What follows belongs to an exercise in optimizing a design on an open flow for small area and a short achievable clock period; a production flow would make more cautious choices. In this exercise RTL edits were held to simulation tests only and were not proved equivalent to the original. Power and IR drop assume default switching activity.

**design.v**
```verilog
module pifo_aoi222 (
  input  logic a0, b0, a1, b1, a2, b2,
  output logic y
);
  assign y = ~((a0 & b0) | (a1 & b1) | (a2 & b2));
endmodule
module pifo_nand3 (
  input  logic a, b, c,
  output logic y
);
  assign y = ~(a & b & c);
endmodule
module pifo_nand2 (
  input  logic a, b,
  output logic y
);
  assign y = ~(a & b);
endmodule
module pifo_xor2 (
  input  logic a, b,
  output logic y
);
  assign y = a ^ b;
endmodule
module pifo_maj3 (
  input  logic a, b, c,
  output logic y
);
  assign y = (a & b) | (a & c) | (b & c);
endmodule
module pifo_fa (
  input  logic a, b, c,
  output logic s, co
);
  logic x;
  pifo_xor2 u_x0 (.a(a), .b(b), .y(x));
  pifo_xor2 u_x1 (.a(x), .b(c), .y(s));
  pifo_maj3 u_m  (.a(a), .b(b), .c(c), .y(co));
endmodule
module pifo_tog (
  input  logic h, up, u, dn, d,
  output logic y
);
  assign y = h ^ ((up & u) | (dn & d));
endmodule
module pifo_ohmux20 (
  input  logic [19:0] s,
  input  logic [19:0] d,
  output logic        y
);
  logic [7:0] n;
  logic [2:0] o;
  pifo_aoi222 u0 (.a0(s[0]),  .b0(d[0]),  .a1(s[1]),  .b1(d[1]),  .a2(s[2]),  .b2(d[2]),  .y(n[0]));
  pifo_aoi222 u1 (.a0(s[3]),  .b0(d[3]),  .a1(s[4]),  .b1(d[4]),  .a2(s[5]),  .b2(d[5]),  .y(n[1]));
  pifo_aoi222 u2 (.a0(s[6]),  .b0(d[6]),  .a1(s[7]),  .b1(d[7]),  .a2(s[8]),  .b2(d[8]),  .y(n[2]));
  pifo_aoi222 u3 (.a0(s[9]),  .b0(d[9]),  .a1(s[10]), .b1(d[10]), .a2(s[11]), .b2(d[11]), .y(n[3]));
  pifo_aoi222 u4 (.a0(s[12]), .b0(d[12]), .a1(s[13]), .b1(d[13]), .a2(s[14]), .b2(d[14]), .y(n[4]));
  pifo_aoi222 u5 (.a0(s[15]), .b0(d[15]), .a1(s[16]), .b1(d[16]), .a2(s[17]), .b2(d[17]), .y(n[5]));
  pifo_nand2  u6 (.a(s[18]), .b(d[18]), .y(n[6]));
  pifo_nand2  u7 (.a(s[19]), .b(d[19]), .y(n[7]));
  pifo_nand3  v0 (.a(n[0]), .b(n[1]), .c(n[2]), .y(o[0]));
  pifo_nand3  v1 (.a(n[3]), .b(n[4]), .c(n[5]), .y(o[1]));
  assign o[2] = ~(n[6] & n[7]);
  assign y = |o;
endmodule
module pifo_ohmux4 (
  input  logic [3:0] s,
  input  logic [3:0] d,
  output logic       y
);
  assign y = |(s & d);
endmodule
module pifo_pop_collector #(
  parameter int PTW      = 16,
  parameter int MTW      = 0,
  parameter int LEVEL    = 4,
  parameter int TREE_NUM = 4,
  parameter int DEPTH    = 16,
  parameter int CNTW     = 8,
  localparam int TREE_NUM_BITS = $clog2(TREE_NUM),
  localparam int DW            = MTW + PTW,
  localparam int AW            = $clog2(DEPTH)
) (
  input  logic                     i_clk,
  input  logic                     i_arst_n,
  input  logic [LEVEL-1:0]         i_pop_req,
  input  logic [LEVEL-1:0][TREE_NUM_BITS-1:0] i_pop_req_tree_id,
  input  logic [LEVEL-1:0]         i_is_level0_pop,
  input  logic [LEVEL-1:0][TREE_NUM_BITS-1:0] i_tree_id,
  input  logic [LEVEL-1:0][DW-1:0] i_pop_data,
  output logic                     o_valid,
  input  logic                     i_ready,
  output logic [TREE_NUM_BITS-1:0] o_tree_id,
  output logic [DW-1:0]            o_data,
  output logic                     o_empty_pop,
  output logic [AW:0]              o_count,
  output logic [TREE_NUM-1:0][CNTW-1:0] o_outstanding,
  output logic                     o_overflow,
  output logic                     o_unexpected,
  input  logic                     i_clr_err
);
  localparam int EW = TREE_NUM_BITS + DW;    
  localparam int NB = 4;                     
  localparam int HB = CNTW - 2;              
  logic [EW-1:0]     r_mem [0:DEPTH-1];
  logic [EW-1:0]     r_head;
  logic              r_head_ones;
  logic [AW-1:0]     r_rd_ptr;
  logic [AW-1:0]     r_wr_ptr;    
  logic [AW:0]       r_count;
  logic              r_valid;
  logic [CNTW-1:0]   r_outstanding [0:TREE_NUM-1];
  logic              r_overflow;
  logic              r_unexpected;
  logic [3:0]        p;
  assign p = i_is_level0_pop;
  logic [AW-1:0]     w_wr_ptr;
  logic [DEPTH-1:0]  w_wr_oh;
  logic [NB-1:0]     w_rank_oh [0:NB-1];   
  logic [NB:1]       w_pop_ge;             
  logic [NB:1]       w_room_ge;            
  logic [NB:1]       w_acc_ge;             
  logic              w_drop;
  logic [EW-1:0]     w_bank_d [0:NB-1];
  logic [DEPTH-1:0]  w_wen;
  logic [EW-1:0]     w_lane_d [0:NB-1];
  assign w_wr_ptr = r_wr_ptr;
  always_comb begin
    for (int e = 0; e < DEPTH; e++) w_wr_oh[e] = (w_wr_ptr == AW'(e));
    for (int l = 0; l < NB; l++) w_lane_d[l] = {i_tree_id[l], i_pop_data[l]};
  end
  always_comb begin
    w_rank_oh[0] = 4'b0001;
    w_rank_oh[1] = {2'b00, p[0], ~p[0]};
    w_rank_oh[2] = {1'b0, p[0] & p[1], (p[0] & ~p[1]) | (~p[0] & p[1]), ~p[0] & ~p[1]};
    w_rank_oh[3] = {p[0] & p[1] & p[2],
                    (p[0] & p[1] & ~p[2]) | (p[0] & ~p[1] & p[2]) | (~p[0] & p[1] & p[2]),
                    (p[0] & ~p[1] & ~p[2]) | (~p[0] & p[1] & ~p[2]) | (~p[0] & ~p[1] & p[2]),
                    ~p[0] & ~p[1] & ~p[2]};
    w_pop_ge[1] = |p;
    w_pop_ge[2] = (p[0] & p[1]) | (p[0] & p[2]) | (p[0] & p[3]) | (p[1] & p[2]) | (p[1] & p[3]) | (p[2] & p[3]);
    w_pop_ge[3] = (p[0] & p[1] & p[2]) | (p[0] & p[1] & p[3]) | (p[0] & p[2] & p[3]) | (p[1] & p[2] & p[3]);
    w_pop_ge[4] = &p;
  end
  always_comb begin
    w_drop = 1'b0;
    for (int k = 1; k <= NB; k++) begin
      w_room_ge[k] = (r_count <= (AW+1)'(DEPTH - k));
      w_acc_ge[k]  = w_pop_ge[k] & w_room_ge[k];
      w_drop       = w_drop | (w_pop_ge[k] & ~w_room_ge[k]);
    end
  end
  logic [NB-1:0]     w_bsel [0:NB-1];      
  always_comb begin
    for (int b = 0; b < NB; b++) begin
      logic [1:0] k;
      k = 2'(b) - w_wr_ptr[1:0];
      for (int l = 0; l < NB; l++) w_bsel[b][l] = p[l] & w_rank_oh[l][k];
    end
  end
  for (genvar b = 0; b < NB; b++) begin : g_bank
    for (genvar i = 0; i < EW; i++) begin : g_bit
      pifo_ohmux4 u_mux (
        .s (w_bsel[b]),
        .d ({w_lane_d[3][i], w_lane_d[2][i], w_lane_d[1][i], w_lane_d[0][i]}),
        .y (w_bank_d[b][i])
      );
    end
  end
  logic [NB-1:0]     w_wen_g [0:DEPTH-1];
  always_comb begin
    for (int e = 0; e < DEPTH; e++)
      for (int k = 0; k < NB; k++)
        w_wen_g[e][k] = w_wr_oh[(e - k + DEPTH) % DEPTH] & w_room_ge[k+1];
  end
  for (genvar e = 0; e < DEPTH; e++) begin : g_wen
    pifo_ohmux4 u_wen (.s(w_wen_g[e]), .d(w_pop_ge), .y(w_wen[e]));
  end
  always_ff @(posedge i_clk) begin
    for (int e = 0; e < DEPTH; e++)
      if (w_wen[e]) r_mem[e] <= w_bank_d[e % NB];
  end
  logic              w_fire;
  logic [DEPTH-1:0]  w_nx_oh;
  logic [NB-1:0]     w_first_sel;
  logic              w_cnt0, w_cnt1, w_cnt_ge2;
  assign w_fire    = r_valid & i_ready;
  assign w_cnt0    = (r_count == '0);
  assign w_cnt1    = (r_count == (AW+1)'(1));
  assign w_cnt_ge2 = ~w_cnt0 & ~w_cnt1;
  always_comb begin
    for (int e = 0; e < DEPTH; e++) w_nx_oh[e] = (r_rd_ptr == AW'((e - 1 + DEPTH) % DEPTH));
    w_first_sel  = {~p[0] & ~p[1] & ~p[2], ~p[0] & ~p[1] & p[2], ~p[0] & p[1], p[0]};
  end
  logic [19:0]       w_head_sel;
  logic [EW-1:0]     w_head_d;
  assign w_head_sel = {w_first_sel & {NB{~w_cnt_ge2}}, w_nx_oh & {DEPTH{w_cnt_ge2}}};
  for (genvar i = 0; i < EW; i++) begin : g_head_bit
    logic [DEPTH-1:0] col;
    for (genvar e = 0; e < DEPTH; e++) begin : g_col
      assign col[e] = r_mem[e][i];
    end
    pifo_ohmux20 u_head (
      .s (w_head_sel),
      .d ({w_lane_d[3][i], w_lane_d[2][i], w_lane_d[1][i], w_lane_d[0][i], col}),
      .y (w_head_d[i])
    );
  end
  always_ff @(posedge i_clk) begin
    if (w_fire | w_cnt0) begin
      r_head      <= w_head_d;
      r_head_ones <= &w_head_d[DW-1:0];
    end
  end
  logic [HB-1:0]     w_out_hi [0:TREE_NUM-1];   
  logic [1:0]        w_out_lo [0:TREE_NUM-1];   
  logic              w_unexp;
  logic [TREE_NUM-1:0] w_up, w_dn;
  logic [HB-1:0]     w_tog_u [0:TREE_NUM-1];   
  logic [HB-1:0]     w_tog_d [0:TREE_NUM-1];   
  logic [1:0]        w_f1 [0:TREE_NUM-1];    
  logic [1:0]        w_f2 [0:TREE_NUM-1];
  logic [1:0]        w_f3 [0:TREE_NUM-1];
  logic [1:0]        w_f4 [0:TREE_NUM-1];    
  logic [1:0]        w_f5 [0:TREE_NUM-1];    
  logic [1:0]        w_f6 [0:TREE_NUM-1];    
  for (genvar t = 0; t < TREE_NUM; t++) begin : g_cnt
    logic [NB-1:0] inc, ndec;
    always_comb begin
      for (int l = 0; l < NB; l++) begin
        inc[l]  = i_pop_req[l] & (i_pop_req_tree_id[l] == TREE_NUM_BITS'(t));
        ndec[l] = ~(p[l] & (i_tree_id[l] == TREE_NUM_BITS'(t)));
      end
    end
    pifo_fa u_f1 (.a(inc[0]),  .b(inc[1]),  .c(inc[2]),  .s(w_f1[t][0]), .co(w_f1[t][1]));
    pifo_fa u_f2 (.a(inc[3]),  .b(ndec[0]), .c(ndec[1]), .s(w_f2[t][0]), .co(w_f2[t][1]));
    pifo_fa u_f3 (.a(ndec[2]), .b(ndec[3]), .c(r_outstanding[t][0]), .s(w_f3[t][0]), .co(w_f3[t][1]));
    pifo_fa u_f4 (.a(w_f1[t][0]), .b(w_f2[t][0]), .c(w_f3[t][0]), .s(w_f4[t][0]), .co(w_f4[t][1]));
    pifo_fa u_f5 (.a(w_f1[t][1]), .b(w_f2[t][1]), .c(w_f3[t][1]), .s(w_f5[t][0]), .co(w_f5[t][1]));
    pifo_fa u_f6 (.a(w_f5[t][0]), .b(w_f4[t][1]), .c(r_outstanding[t][1]), .s(w_f6[t][0]), .co(w_f6[t][1]));
    for (genvar i = 0; i < HB; i++) begin : g_bit
      pifo_tog u_tog (
        .h  (r_outstanding[t][i+2]),
        .up (w_up[t]), .u (w_tog_u[t][i]),
        .dn (w_dn[t]), .d (w_tog_d[t][i]),
        .y  (w_out_hi[t][i])
      );
    end
  end
  always_comb begin
    w_unexp = 1'b0;
    for (int t = 0; t < TREE_NUM; t++) begin
      logic          up, dn;      
      logic [HB-1:0] hi;
      logic          all1, all0;
      logic          hi_max, hi_zero;
      up = w_f5[t][1] & w_f6[t][1];
      dn = ~w_f5[t][1] & ~w_f6[t][1];
      hi      = r_outstanding[t][CNTW-1:2];
      hi_max  = &hi;
      hi_zero = ~|hi;
      all1 = ~hi_max;
      all0 = ~hi_zero;
      for (int i = 0; i < HB; i++) begin
        w_tog_u[t][i] = all1;
        w_tog_d[t][i] = all0;
        all1   = all1 & hi[i];
        all0   = all0 & ~hi[i];
      end
      w_up[t] = up;
      w_dn[t] = dn;
      w_out_lo[t] = (up & hi_max) ? 2'b11 : (dn & hi_zero) ? 2'b00 : {w_f6[t][0], w_f4[t][0]};
      w_unexp = w_unexp | (dn & hi_zero);
    end
  end
  logic [AW:0]       w_count_nxt;
  logic              w_valid_nxt;
  always_comb begin
    logic [NB+1:0] acc_t;         
    logic [5:0]    n_oh;          
    logic [3:0]    lo_oh;         
    logic [1:0]    lo;
    logic          up, dn;
    logic [AW-2:0] hi, tog;
    logic          all1, all0;
    acc_t = {1'b0, w_acc_ge, 1'b1};
    n_oh  = '0;
    for (int j = 0; j <= NB; j++) begin
      n_oh[j]   = n_oh[j]   | (acc_t[j] & ~acc_t[j+1] &  w_fire);
      n_oh[j+1] = n_oh[j+1] | (acc_t[j] & ~acc_t[j+1] & ~w_fire);
    end
    for (int o = 0; o < 4; o++) lo_oh[o] = (r_count[1:0] == 2'(o));
    lo = '0;
    up = 1'b0;
    dn = 1'b0;
    for (int o = 0; o < 4; o++)
      for (int j = 0; j < 6; j++) begin
        if (o + j - 1 < 0)              dn    = dn    | (lo_oh[o] & n_oh[j]);
        if (o + j - 1 >= 4)             up    = up    | (lo_oh[o] & n_oh[j]);
        if (((o + j + 3) % 4) % 2 == 1) lo[0] = lo[0] | (lo_oh[o] & n_oh[j]);
        if (((o + j + 3) % 4) >= 2)     lo[1] = lo[1] | (lo_oh[o] & n_oh[j]);
      end
    hi   = r_count[AW:2];
    all1 = 1'b1;
    all0 = 1'b1;
    for (int i = 0; i < AW - 1; i++) begin
      tog[i] = (up & all1) | (dn & all0);
      all1   = all1 & hi[i];
      all0   = all0 & ~hi[i];
    end
    w_count_nxt = {hi ^ tog, lo};
  end
  logic [AW-1:0]     w_wr_nxt;
  always_comb begin
    logic [NB+1:0] acc_t;
    logic [NB:0]   a_oh;          
    logic [3:0]    lo_oh;
    logic [1:0]    lo;
    logic          cy;
    logic [AW-3:0] hi, tog;
    logic          all1;
    acc_t = {1'b0, w_acc_ge, 1'b1};
    for (int j = 0; j <= NB; j++) a_oh[j] = acc_t[j] & ~acc_t[j+1];
    for (int o = 0; o < 4; o++) lo_oh[o] = (r_wr_ptr[1:0] == 2'(o));
    lo = '0;
    cy = 1'b0;
    for (int o = 0; o < 4; o++)
      for (int j = 0; j <= NB; j++) begin
        if (o + j >= 4)             cy    = cy    | (lo_oh[o] & a_oh[j]);
        if (((o + j) % 4) % 2 == 1) lo[0] = lo[0] | (lo_oh[o] & a_oh[j]);
        if (((o + j) % 4) >= 2)     lo[1] = lo[1] | (lo_oh[o] & a_oh[j]);
      end
    hi   = r_wr_ptr[AW-1:2];
    all1 = 1'b1;
    for (int i = 0; i < AW - 2; i++) begin
      tog[i] = cy & all1;
      all1   = all1 & hi[i];
    end
    w_wr_nxt = {hi ^ tog, lo};
  end
  assign w_valid_nxt = w_acc_ge[1] | w_cnt_ge2 | (w_cnt1 & ~i_ready);
  always_ff @(posedge i_clk or negedge i_arst_n) begin
    if (!i_arst_n) begin
      r_rd_ptr     <= '0;
      r_wr_ptr     <= '0;
      r_count      <= '0;
      r_valid      <= 1'b0;
      r_overflow   <= 1'b0;
      r_unexpected <= 1'b0;
      for (int t = 0; t < TREE_NUM; t++) r_outstanding[t] <= '0;
    end else begin
      if (w_fire) r_rd_ptr <= r_rd_ptr + AW'(1);
      r_wr_ptr <= w_wr_nxt;
      r_count <= w_count_nxt;
      r_valid <= w_valid_nxt;
      for (int t = 0; t < TREE_NUM; t++) r_outstanding[t] <= {w_out_hi[t], w_out_lo[t]};
      r_overflow   <= w_drop  | (r_overflow   & ~i_clr_err);
      r_unexpected <= w_unexp | (r_unexpected & ~i_clr_err);
    end
  end
  assign o_valid      = r_valid;
  assign {o_tree_id, o_data} = r_head;
  assign o_empty_pop  = r_head_ones;
  assign o_count      = r_count;
  assign o_overflow   = r_overflow;
  assign o_unexpected = r_unexpected;
  always_comb begin
    for (int t = 0; t < TREE_NUM; t++) o_outstanding[t] = r_outstanding[t];
  end
endmodule
module pifo_pop_collector_top (
  input  logic        i_clk,
  input  logic        i_arst_n,
  input  logic [3:0]  i_pop_req,
  input  logic [7:0]  i_pop_req_tree_id,
  input  logic [3:0]  i_is_level0_pop,
  input  logic [7:0]  i_tree_id,
  input  logic [63:0] i_pop_data,
  output logic        o_valid,
  input  logic        i_ready,
  output logic [1:0]  o_tree_id,
  output logic [15:0] o_data,
  output logic        o_empty_pop,
  output logic [4:0]  o_count,
  output logic [31:0] o_outstanding,
  output logic        o_overflow,
  output logic        o_unexpected,
  input  logic        i_clr_err
);
  logic [3:0][1:0]  w_req_tid;
  logic [3:0][1:0]  w_tid;
  logic [3:0][15:0] w_data;
  logic [3:0][7:0]  w_out;
  always_comb begin
    for (int l = 0; l < 4; l++) begin
      w_req_tid[l] = i_pop_req_tree_id[2*l +: 2];
      w_tid[l]     = i_tree_id[2*l +: 2];
      w_data[l]    = i_pop_data[16*l +: 16];
    end
    for (int t = 0; t < 4; t++) o_outstanding[8*t +: 8] = w_out[t];
  end
  pifo_pop_collector #(
    .PTW(16), .MTW(0), .LEVEL(4), .TREE_NUM(4), .DEPTH(16), .CNTW(8)
  ) u_core (
    .i_clk             (i_clk),
    .i_arst_n          (i_arst_n),
    .i_pop_req         (i_pop_req),
    .i_pop_req_tree_id (w_req_tid),
    .i_is_level0_pop   (i_is_level0_pop),
    .i_tree_id         (w_tid),
    .i_pop_data        (w_data),
    .o_valid           (o_valid),
    .i_ready           (i_ready),
    .o_tree_id         (o_tree_id),
    .o_data            (o_data),
    .o_empty_pop       (o_empty_pop),
    .o_count           (o_count),
    .o_outstanding     (w_out),
    .o_overflow        (o_overflow),
    .o_unexpected      (o_unexpected),
    .i_clr_err         (i_clr_err)
  );
endmodule
```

• • • •

→ **Task to carry out**
Every line of the listing that holds the word "parameter" is to be found and copied.

→ **Exercise response**
  parameter int PTW      = 16,
  parameter int MTW      = 0,
  parameter int LEVEL    = 4,
  parameter int TREE_NUM = 4,
  parameter int DEPTH    = 16,
  parameter int CNTW     = 8,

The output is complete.